Segment Open
==> config.mk <==
export PLATFORM = sky130hd
export DESIGN_NAME = namuru_wb_arbiter
export DESIGN_NICKNAME = d
export VERILOG_FILES = /design/src/rtl/namuru_wb_pkg.sv /design/src/rtl/namuru_wb_rr_pick.sv /design/src/rtl/namuru_wb_arbiter.sv
export SDC_FILE = /design/constraint.sdc
export NUM_CORES = 1
export LEC_CHECK = 0
export ABC_AREA = 1
export CELL_PAD_IN_SITES_DETAIL_PLACEMENT = 2
export CELL_PAD_IN_SITES_GLOBAL_PLACEMENT = 2
export CORE_MARGIN = 3
export CORE_UTILIZATION = 10
export DETAILED_ROUTE_END_ITERATION = 8
export HOLD_SLACK_MARGIN = 0.08
export PLACE_DENSITY_LB_ADDON = 0.08
export SYNTH_ARGS = -nofsm -noshare
export SYNTH_HDL_FRONTEND = slang
export SYNTH_SLANG_ARGS = --single-unit
==> constraint.sdc <==
create_clock -name sys_clk -period 1.75 [get_ports sys_clk]
set_input_delay 0.35 -clock sys_clk [delete_from_list [all_inputs] [get_ports sys_clk]]
set_output_delay 0.35 -clock sys_clk [all_outputs]
set_load 0.02 [all_outputs]
==> src/rtl/namuru_wb_pkg.sv <==
// Shared types and constants for the Namuru Wishbone arbiter.
package namuru_wb_pkg;

  localparam int unsigned ADR_W       = 32;
  localparam int unsigned DAT_W       = 32;
  localparam int unsigned SEL_W       = 4;
  localparam int unsigned CNT_W       = 8;
  localparam int unsigned TIMEOUT_DEF = 16;

  typedef enum logic [1:0] {
    ST_IDLE  = 2'd0,
    ST_BUSY  = 2'd1,
    ST_DRAIN = 2'd2
  } state_t;

  // Request payload forwarded from the granted master to the slave.
  typedef struct packed {
    logic [ADR_W-1:0] adr;
    logic [DAT_W-1:0] dat;
    logic [SEL_W-1:0] sel;
    logic             we;
  } wb_req_t;

endpackage

==> src/rtl/namuru_wb_rr_pick.sv <==
// Round-robin winner selection between two requesters.
module namuru_wb_rr_pick (
  input  logic [1:0] req,
  input  logic       last,
  output logic       valid,
  output logic       winner
);

  // A lone requester wins; on contention the one not served last wins.
  always_comb begin
    valid  = |req;
    winner = 1'b0;
    if (req == 2'b11) begin
      winner = ~last;
    end else if (req[1]) begin
      winner = 1'b1;
    end
  end

endmodule

==> src/rtl/namuru_wb_arbiter.sv <==
// Two-master Wishbone arbiter with per-transaction grant, idle gap and ack watchdog.
module namuru_wb_arbiter
  import namuru_wb_pkg::*;
#(
  parameter int unsigned TIMEOUT = TIMEOUT_DEF
) (
  input  logic             sys_clk,
  input  logic             sys_rst_n,
  input  logic [ADR_W-1:0] m0_adr_i,
  input  logic [DAT_W-1:0] m0_dat_i,
  input  logic [SEL_W-1:0] m0_sel_i,
  input  logic             m0_we_i,
  input  logic             m0_cyc_i,
  input  logic             m0_stb_i,
  output logic [DAT_W-1:0] m0_dat_o,
  output logic             m0_ack_o,
  output logic             m0_err_o,
  input  logic [ADR_W-1:0] m1_adr_i,
  input  logic [DAT_W-1:0] m1_dat_i,
  input  logic [SEL_W-1:0] m1_sel_i,
  input  logic             m1_we_i,
  input  logic             m1_cyc_i,
  input  logic             m1_stb_i,
  output logic [DAT_W-1:0] m1_dat_o,
  output logic             m1_ack_o,
  output logic             m1_err_o,
  output logic [ADR_W-1:0] s_adr_o,
  output logic [DAT_W-1:0] s_dat_o,
  output logic [SEL_W-1:0] s_sel_o,
  output logic             s_we_o,
  output logic             s_cyc_o,
  output logic             s_stb_o,
  input  logic [DAT_W-1:0] s_dat_i,
  input  logic             s_ack_i
);

  localparam logic [CNT_W-1:0] CNT_LAST = CNT_W'(TIMEOUT - 1);

  state_t           state_q, state_d;
  logic             gnt_q, gnt_d;
  logic             last_q, last_d;
  logic [CNT_W-1:0] cnt_q, cnt_d;

  logic [1:0] req;
  logic       pick_valid;
  logic       pick_winner;
  logic       req_gnt;
  logic [1:0] m_ack;
  logic [1:0] m_err;
  wb_req_t    req0_s, req1_s, req_sel;

  assign req     = {m1_cyc_i & m1_stb_i, m0_cyc_i & m0_stb_i};
  assign req_gnt = req[gnt_q];

  assign req0_s  = {m0_adr_i, m0_dat_i, m0_sel_i, m0_we_i};
  assign req1_s  = {m1_adr_i, m1_dat_i, m1_sel_i, m1_we_i};
  assign req_sel = gnt_q ? req1_s : req0_s;

  assign s_adr_o = req_sel.adr;
  assign s_dat_o = req_sel.dat;
  assign s_sel_o = req_sel.sel;
  assign s_we_o  = req_sel.we;

  // Read data is broadcast; each master qualifies it with its own ack.
  assign m0_dat_o = s_dat_i;
  assign m1_dat_o = s_dat_i;
  assign m0_ack_o = m_ack[0];
  assign m1_ack_o = m_ack[1];
  assign m0_err_o = m_err[0];
  assign m1_err_o = m_err[1];

  namuru_wb_rr_pick u_pick (
    .req    (req),
    .last   (last_q),
    .valid  (pick_valid),
    .winner (pick_winner)
  );

  // State, grant, round-robin history and watchdog counter registers.
  always_ff @(posedge sys_clk or negedge sys_rst_n) begin
    if (!sys_rst_n) begin
      state_q <= ST_IDLE;
      gnt_q   <= 1'b0;
      last_q  <= 1'b1;
      cnt_q   <= '0;
    end else begin
      state_q <= state_d;
      gnt_q   <= gnt_d;
      last_q  <= last_d;
      cnt_q   <= cnt_d;
    end
  end

  // Next-state: grant in IDLE, complete/timeout/abort in BUSY, swallow stale ack in DRAIN.
  always_comb begin
    state_d = state_q;
    gnt_d   = gnt_q;
    last_d  = last_q;
    cnt_d   = cnt_q;
    case (state_q)
      ST_IDLE: begin
        if (pick_valid) begin
          gnt_d   = pick_winner;
          last_d  = pick_winner;
          cnt_d   = '0;
          state_d = ST_BUSY;
        end
      end
      ST_BUSY: begin
        if (s_ack_i) begin
          state_d = ST_IDLE;
        end else if (cnt_q == CNT_LAST || !req_gnt) begin
          state_d = ST_DRAIN;
          cnt_d   = '0;
        end else begin
          cnt_d = cnt_q + CNT_W'(1);
        end
      end
      ST_DRAIN: begin
        if (s_ack_i || cnt_q == CNT_LAST) begin
          state_d = ST_IDLE;
        end else begin
          cnt_d = cnt_q + CNT_W'(1);
        end
      end
      default: state_d = ST_IDLE;
    endcase
  end

  // Outputs: slave request while BUSY; ack or watchdog error to the granted master only.
  always_comb begin
    s_cyc_o = 1'b0;
    s_stb_o = 1'b0;
    m_ack   = 2'b00;
    m_err   = 2'b00;
    if (state_q == ST_BUSY) begin
      s_cyc_o = 1'b1;
      s_stb_o = 1'b1;
      if (s_ack_i) begin
        m_ack[gnt_q] = 1'b1;
      end else if (cnt_q == CNT_LAST) begin
        m_err[gnt_q] = 1'b1;
      end
    end
  end

endmodule
==> metrics <==
status=finished, violations left; failing checks=setup timing; Mapped Cells=418; die area=0.0242 mm2; antenna violations before repair=1; Reg power frac=6.1%; Placed Area=0.00453 mm2; static leakage=0.00242 uW; crit path launch type=flip-flop; HP Class=primary input to async pin; CTS tree=yes; H-tree Lvls=1; Syn Area/Cell=5.36 um2; power density over the cells=between 1000 and 1500 mW/mm2; Slew HR=between 80 and 90%; reg2reg start=cnt_q[0]; Logic pwr share=86.7%; sequential area share after synthesis=13.5%; IO Port Bufs=approximately 220; clock tree buffer depth=2; Int Power=3330 uW; largest net degree at the start of global routing=21; Yosys cell types=25; die height=156 um; post-synthesis register bit count=12; fin crit period=1.77 ns; Slew Limit Fails=0; core area=around 0.022 mm2; yosys warns=0; Final Hold Fails=0; Worst Tran Pin Value=0.223 ns; worst path arrival time=about 1.4 ns; Layout area overhead=120%; Placed Cells=867; grt ovf=0; Max-Cap Viols=0; top cells by area, synth=nand2_1 42%, buf_4 22%, dfrtp_1 12%; clk sinks=12; post-route ant nets=0; worst endpoint required time=between 1 and 1.5 ns; Post-layout nets=789; Starting Density=10.2%; Synth top area share=41.6%; Vias=around 3200; placer congestion estimate=~0.73; vias in the first global route=3581; Hold-fix buffers, CTS=0; layout cell share with drive strength beyond 1=32.1%; Layout Cells excl Fill=~890; fin area=0.00492 mm2; first-pass GRT wire length=20.8 mm; n_diodes=0; clk_skew=0.00249 ns; post-DR vias/cell=around 3.6; clock network power share=7.2%; RSZ-0062 raised after global routing=true; Remaining DRCs=0; Fmax achieved=566 MHz; drt pass-1 iters=3; CTS Buf Count=3; die extent in x=between 150 and 200 um; Setup Viol. Count Final=1; fin crit share=101%; peak supply drop=~0.35 mV; syn nets=roughly 600; Setup WS post-layout=-0.0173 ns; drt initial violations=60; netlist area before placement=between 0.002 and 0.0025 mm2; clock latency on the worst-skew pair=0.24 ns; CP Capture Type=primary output; sw frac=51.0%; switching pwr=3470 uW; drt wl/cell=16.2 um; CP Class=flip-flop to primary output; I/O pin cnt=approximately 320; post-synth top area cell=nand2_1; final HPWL from detailed placement=approximately 12 mm; crit path max fanout=2; Routed WL=14.4 mm; Rows=between 50 and 60; Clock transition at path regs=0.05 ns; CP startpoint=state_q[1]; CTS Root Cell=clkbuf_16; Place WS=-0.503 ns; Tot GR Track Use=11.0%
cell usage after synthesis (all sizes together):
cell	number
inv	20
o21ai	9
dfstp	1
a21oi	3
nand2	253
buf	66
xor2	1
nor2	16
o21bai	1
nand3b	1
clkbuf	14
nand4	1
nor3	2
ha	4
dfrtp	11
nand3	15
registers in the layout, indices dropped and copies added (netlist names):
name,cells
cnt_q,8
gnt_q,1
last_q,1
state_q,2
metrics by stage:
stage                     TNS (ns)  hold WS, ns  util [%]  power (uW)
after detailed placement    -13.03        0.501      20.7        5750
after global placement      -11.96        0.498      20.7        5700
after global routing         -1.24        0.448      22.5        7410
after CTS                   -0.911        0.432      20.7        6190
after floorplan                  0       0.0544         -        3130
final                      -0.0173        0.423      22.5        6800
placed cells by master (no fill, tap or decap), types with 2 or more instances in the layout:
cell type and n:
buf_2 21, nor3_4 2, inv_1 12, nand3_1 14
buf_12 10, inv_2 6, nand2_4 7, buf_4 57
nand2_2 35, ha_2 3, nor2_1 8, nor2_2 5
dfrtp_1 10, nor2_4 3, clkbuf_16 6, nand2_1 211
o21ai_1 5, buf_6 28, a21oi_4 2, clkdlybuf4s50_1 144
o21ai_0 3
per-layer routing:
metal | GRT usage [%] | routed length (um) | vias up | part of all wire, %
met3 | 4.49 | 1240 | 14 | 8.6
met2 | 21.1 | 7940 | 111 | 55
met1 | 11.5 | 5010 | 1496 | 35
li1 | - | - | 1571 | -
met5 | 0 | 13 | - | 0.091
met4 | 1.33 | 150 | 2 | 1.0
power by group through the flow:
stage	registers (uW)	clock network, uW	logic, uW
2_1_floorplan	369	0	2760
3_3_place_gp	402	0	5300
3_5_place_dp	407	0	5340
4_1_cts	408	506	5270
5_1_grt	426	519	6470
6_report	416	488	5890
final timing paths:
check | slack, ns | cells after the start | end
max | -0.02 | 7 | m1_err_o
min reg2reg | 0.50 | 2 | last_q
min in group sys_clk | 0.50 | 2 | last_q
max in group asynchronous | 1.09 | 2 | last_q
min | 0.42 | 2 | state_q[0]
max reg2reg | 0.12 | 11 | state_q[0]
area by class of cell:
cell class / instances / area [um2]
sequential: 12 / 303
inverter: 20 / 85.1
multi-input combinational: 306 / 1490
clock buffer: 4 / 88.8
timing repair buffer: 265 / 2600
fill: 2659 / 17000
tap: 280 / 350
logic make-up after synthesis:
| group | count (synthesis) | synth area share, % |
|---|---|---|
| AND/OR/NAND/NOR | 288 | 51.8 |
| buffers and inverters | 100 | 28.0 |
| AO/OA/AOI/OAI | 13 | 4.02 |
| flip-flops | 12 | 13.5 |
| adder cells (fa/ha/maj) | 4 | 2.23 |
| XOR/XNOR | 1 | 0.391 |
critical path: stages (launching register included):
cell	delay (ns)
dfrtp_1	0.39
inv_2	0.08
ha_4	0.14
inv_2	0.04
nor2_4	0.10
inv_2	0.07
nor3_4	0.20
buf_6	0.14
repair_timing:
action | CTS | global route
endpoints found under the setup margin | 73 | 69
setup buffers | 5 | 8
gates resized for setup | 307 | 113
pin swaps | 2 | 17
gates cloned | 2 | 3
No activity file was read; power rests on OpenSTA's default activity.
Segment Closed
What to do:
Within the records above, each line containing "constraint" is to be returned.

Solved problem:
export SDC_FILE = /design/constraint.sdc
==> constraint.sdc <==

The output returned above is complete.